## EXERCISE
Quote all entries in full, exactly.

## Saved data entries
▼▼▼
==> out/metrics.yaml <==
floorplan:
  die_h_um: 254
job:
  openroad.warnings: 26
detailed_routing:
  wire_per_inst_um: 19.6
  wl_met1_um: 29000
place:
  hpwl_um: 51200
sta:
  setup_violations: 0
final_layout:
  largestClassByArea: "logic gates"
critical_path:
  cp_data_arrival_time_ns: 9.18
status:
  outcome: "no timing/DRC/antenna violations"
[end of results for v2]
## sorting_system
module sorting_system(
    input wire clk,              
    input wire rst_n,            
    input wire btn_manual_1,     
    input wire btn_manual_2,     
    input wire sensor_out,
    output wire s0, s1,
    output wire s2, s3,
    output wire led_r, led_g, led_b,
    input wire ir_sensor,        
    output wire servo_pwm_1,     
    output wire servo_pwm_2,     
    output wire led_ir_status    
);
For scale: about 380 flip-flops, ~16 I/O pins, ~22000 sq um of cells after synthesis.
Settings: LEC_CHECK=0, ABC_AREA=1, CAP_MARGIN=20, CELL_PAD_IN_SITES_GLOBAL_PLACEMENT=0, CORE_ASPECT_RATIO=0.91, CORE_MARGIN=2, CORE_UTILIZATION=72, HOLD_SLACK_MARGIN=0.29, MAX_ROUTING_LAYER=met5, SETUP_SLACK_MARGIN=-0.15, SLEW_MARGIN=20, TNS_END_PERCENT=75; clock period 2.53 ns.
run.sh (not shown) runs the stock make flow with config.mk's settings and CLKGATE_MAP_FILE=.
The starting point reached the layout checks and failed them: negative setup slack.
Edit:
CELL_PAD_IN_SITES_GLOBAL_PLACEMENT = not set   (was 0)
CORE_ASPECT_RATIO = not set   (was 0.91)
CTS_CLUSTER_DIAMETER = 313   (was not set)
MAX_ROUTING_LAYER = not set   (was met5)
SETUP_SLACK_MARGIN = not set   (was -0.15)
TNS_END_PERCENT = not set   (was 75)
clock period = 2.79 ns   (was 2.53 ns; I/O delays follow)
The changed run produced a layout that fails on negative setup slack. Sequential share of layout area barely changes. Sequential power went down by 9.4%. Area after synthesis does not change. Routed wire length decreases by 1.7%. Clock skew drops by 3.6 ps. Cell count decreases by 0.90%. Global-route usage goes down by 0.62 points. Utilization went down by 0.23 points. Clock power came out higher by about 0.9%.
Edit:
ABC_AREA = not set   (was 1)
CTS_CLUSTER_DIAMETER = not set   (was 313)
HOLD_SLACK_MARGIN = not set   (was 0.29)
clock period = 4.06 ns   (was 2.79 ns; I/O delays follow)
The new run ran to the end with violations: negative setup slack.
Combinational power came out lower by 83%.
Sequential cell count stays the same.
Total power came out lower by about 40%.
Non-clock buffer count came out lower by 90.
Register-to-register slack is better by 230 ps.
Hold slack is better by 31 ps.
Edit:
ABC_AREA = 1   (was not set)
CAP_MARGIN = 0   (was 20)
CTS_CLUSTER_DIAMETER = 394   (was not set)
clock period = 2.81 ns   (was 4.06 ns; I/O delays follow)
The new run finished with negative setup slack left.
First-iteration DRC count is lower by a little under a tenth.
Die area rose by a few percent.
Wire length rose by roughly a tenth.
Total power went up by well over a third.
Clock-buffer cell count does not change.
Via count rises by roughly a tenth.
Combinational power grows to 5.8 times its value.
Register-to-register slack is worse by 180 ps.

========
Starting RTL as in the previous note.
Settings: LEC_CHECK=0, ABC_AREA=1, CAP_MARGIN=20, CORE_MARGIN=2, CORE_UTILIZATION=72, CTS_CLUSTER_DIAMETER=313, GPL_ROUTABILITY_DRIVEN=0, HOLD_SLACK_MARGIN=0.29, PLACE_DENSITY_LB_ADDON=0.01, SLEW_MARGIN=20; clock period 2.65 ns.
The first run finished with negative setup slack left.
▲▲▲
## SOLUTION BELOW
==> out/metrics.yaml <==
floorplan:
  die_h_um: 254
job:
  openroad.warnings: 26
detailed_routing:
  wire_per_inst_um: 19.6
  wl_met1_um: 29000
place:
  hpwl_um: 51200
sta:
  setup_violations: 0
final_layout:
  largestClassByArea: "logic gates"
critical_path:
  cp_data_arrival_time_ns: 9.18
status:
  outcome: "no timing/DRC/antenna violations"
[end of results for v2]
## sorting_system
module sorting_system(
    input wire clk,              
    input wire rst_n,            
    input wire btn_manual_1,     
    input wire btn_manual_2,     
    input wire sensor_out,
    output wire s0, s1,
    output wire s2, s3,
    output wire led_r, led_g, led_b,
    input wire ir_sensor,        
    output wire servo_pwm_1,     
    output wire servo_pwm_2,     
    output wire led_ir_status    
);
For scale: about 380 flip-flops, ~16 I/O pins, ~22000 sq um of cells after synthesis.
Settings: LEC_CHECK=0, ABC_AREA=1, CAP_MARGIN=20, CELL_PAD_IN_SITES_GLOBAL_PLACEMENT=0, CORE_ASPECT_RATIO=0.91, CORE_MARGIN=2, CORE_UTILIZATION=72, HOLD_SLACK_MARGIN=0.29, MAX_ROUTING_LAYER=met5, SETUP_SLACK_MARGIN=-0.15, SLEW_MARGIN=20, TNS_END_PERCENT=75; clock period 2.53 ns.
run.sh (not shown) runs the stock make flow with config.mk's settings and CLKGATE_MAP_FILE=.
The starting point reached the layout checks and failed them: negative setup slack.
Edit:
CELL_PAD_IN_SITES_GLOBAL_PLACEMENT = not set   (was 0)
CORE_ASPECT_RATIO = not set   (was 0.91)
CTS_CLUSTER_DIAMETER = 313   (was not set)
MAX_ROUTING_LAYER = not set   (was met5)
SETUP_SLACK_MARGIN = not set   (was -0.15)
TNS_END_PERCENT = not set   (was 75)
clock period = 2.79 ns   (was 2.53 ns; I/O delays follow)
The changed run produced a layout that fails on negative setup slack. Sequential share of layout area barely changes. Sequential power went down by 9.4%. Area after synthesis does not change. Routed wire length decreases by 1.7%. Clock skew drops by 3.6 ps. Cell count decreases by 0.90%. Global-route usage goes down by 0.62 points. Utilization went down by 0.23 points. Clock power came out higher by about 0.9%.
Edit:
ABC_AREA = not set   (was 1)
CTS_CLUSTER_DIAMETER = not set   (was 313)
HOLD_SLACK_MARGIN = not set   (was 0.29)
clock period = 4.06 ns   (was 2.79 ns; I/O delays follow)
The new run ran to the end with violations: negative setup slack.
Combinational power came out lower by 83%.
Sequential cell count stays the same.
Total power came out lower by about 40%.
Non-clock buffer count came out lower by 90.
Register-to-register slack is better by 230 ps.
Hold slack is better by 31 ps.
Edit:
ABC_AREA = 1   (was not set)
CAP_MARGIN = 0   (was 20)
CTS_CLUSTER_DIAMETER = 394   (was not set)
clock period = 2.81 ns   (was 4.06 ns; I/O delays follow)
The new run finished with negative setup slack left.
First-iteration DRC count is lower by a little under a tenth.
Die area rose by a few percent.
Wire length rose by roughly a tenth.
Total power went up by well over a third.
Clock-buffer cell count does not change.
Via count rises by roughly a tenth.
Combinational power grows to 5.8 times its value.
Register-to-register slack is worse by 180 ps.

========
Starting RTL as in the previous note.
Settings: LEC_CHECK=0, ABC_AREA=1, CAP_MARGIN=20, CORE_MARGIN=2, CORE_UTILIZATION=72, CTS_CLUSTER_DIAMETER=313, GPL_ROUTABILITY_DRIVEN=0, HOLD_SLACK_MARGIN=0.29, PLACE_DENSITY_LB_ADDON=0.01, SLEW_MARGIN=20; clock period 2.65 ns.
The first run finished with negative setup slack left.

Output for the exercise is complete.